Segment Start: THE RECORDS

<file path="config.mk">
export PLATFORM = sky130hd
export DESIGN_NAME = lut_ram
export DESIGN_NICKNAME = d
export VERILOG_FILES = /design/src/lut_ram.sv
export SDC_FILE = /design/constraint.sdc
export NUM_CORES = 1
export LEC_CHECK = 0
export BUFFER_PORTS_ARGS = -buffer_cell sky130_fd_sc_hd__buf_2
export CORE_MARGIN = 1
export CORE_UTILIZATION = 55
export DETAILED_ROUTE_END_ITERATION = 16
export PLACE_DENSITY = 0.75
export SYNTH_ARGS = -nofsm -noshare
export SYNTH_HDL_FRONTEND = slang
export SYNTH_SLANG_ARGS = --single-unit
</file>
<file path="constraint.sdc">
create_clock -name clk -period 3.9 [get_ports clk]
set_input_delay 0.195 -clock clk [delete_from_list [all_inputs] [get_ports clk]]
set_output_delay 0.195 -clock clk [all_outputs]
set_load 0.02 [all_outputs]
</file>
<file path="src/lut_ram.sv">
////////////////////////////////////////////////////////////
// LUT RAM
// One synchronous write port, one asynchronous read port,
// word layout set by a type parameter
////////////////////////////////////////////////////////////

`timescale 1ns/1ps

module lut_ram #(
    parameter type word_t = logic [31:0],
    parameter int  DEPTH  = 16
) (
    input  logic                     clk,
    input  logic                     we,
    input  logic [$clog2(DEPTH)-1:0] waddr,
    input  word_t                    wdata,
    input  logic [$clog2(DEPTH)-1:0] raddr,
    output word_t                    rdata
);

    // Storage, no reset
    word_t mem [DEPTH];

    always_ff @(posedge clk) begin
        if (we) begin
            mem[waddr] <= wdata;
        end
    end

    // Read is combinational
    assign rdata = mem[raddr];

endmodule

</file>
Word level (Yosys, flattened, before mapping)
Memory sizes are Yosys's and may differ from the RTL's.
Cells that the tools add are included.
Operators by class
  muxes and demuxes: 2
Operators with widths (count)
  1-bit two-way mux: 2
Word-level totals
  memory bits (writable): 512
  logic and storage cells: 3
  output and inout bits: 32
  input port bits: 42
  memories kept: 1
  register bits: 0
Memory list
  mem: depth 16, width 32, rd ports 1, clocked after memory_dff 0, write ports 1, line 22  | word_t mem [DEPTH];

Longest topological paths before layout
  depth in word-level cells: 2
  mapped depth: 5
  depth with buffers taken out: 3

Worst setup path after synthesis
OpenSTA, ideal clock, no wires.
  path kind: input port to flip-flop
  start point: input port waddr[2]
  end point: memory mem[0][0] (netlist name), enable pin
  cell stages on the path: 2
  path buffers: 0
  library setup time: 461 ps
  arrival: 2913 ps
  data required time: 3439 ps
  slack: 525 ps
  cell sequence: or3b_2 > nor3_1
RTL lines
  from (decl): line 15  | input logic [$clog2(DEPTH)-1:0] waddr,
  to (decl): line 22
No word-level cell before the write port.
$ cat src/tlb_cfg_pkg.sv
////////////////////////////////////////////////////////////
// TLB configuration
// Address widths, TLB geometry and page table size
////////////////////////////////////////////////////////////

package tlb_cfg_pkg;

    // Address split, 4 KB pages
    localparam int VADDR_W    = 32;
    localparam int PADDR_W    = 32;
    localparam int PAGE_OFS_W = 12;
    localparam int PPN_W      = 20;

    // TLB geometry
    localparam int TLB_WAYS  = 2;
    localparam int TLB_DEPTH = 16;
    localparam int TLB_IDX_W = 4;
    localparam int TLB_TAG_W = 32 - 12 - TLB_IDX_W;

    // Single-level page table, covers VPN 0..255
    localparam int PT_DEPTH = 256;
    localparam int PT_IDX_W = 8;

endpackage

Segment End: THE RECORDS

Nothing beyond the line that contains "One synchronous write" belongs in the answer; reproduce the entries exactly from their first line through it.

<file path="config.mk">
export PLATFORM = sky130hd
export DESIGN_NAME = lut_ram
export DESIGN_NICKNAME = d
export VERILOG_FILES = /design/src/lut_ram.sv
export SDC_FILE = /design/constraint.sdc
export NUM_CORES = 1
export LEC_CHECK = 0
export BUFFER_PORTS_ARGS = -buffer_cell sky130_fd_sc_hd__buf_2
export CORE_MARGIN = 1
export CORE_UTILIZATION = 55
export DETAILED_ROUTE_END_ITERATION = 16
export PLACE_DENSITY = 0.75
export SYNTH_ARGS = -nofsm -noshare
export SYNTH_HDL_FRONTEND = slang
export SYNTH_SLANG_ARGS = --single-unit
</file>
<file path="constraint.sdc">
create_clock -name clk -period 3.9 [get_ports clk]
set_input_delay 0.195 -clock clk [delete_from_list [all_inputs] [get_ports clk]]
set_output_delay 0.195 -clock clk [all_outputs]
set_load 0.02 [all_outputs]
</file>
<file path="src/lut_ram.sv">
////////////////////////////////////////////////////////////
// LUT RAM
// One synchronous write port, one asynchronous read port,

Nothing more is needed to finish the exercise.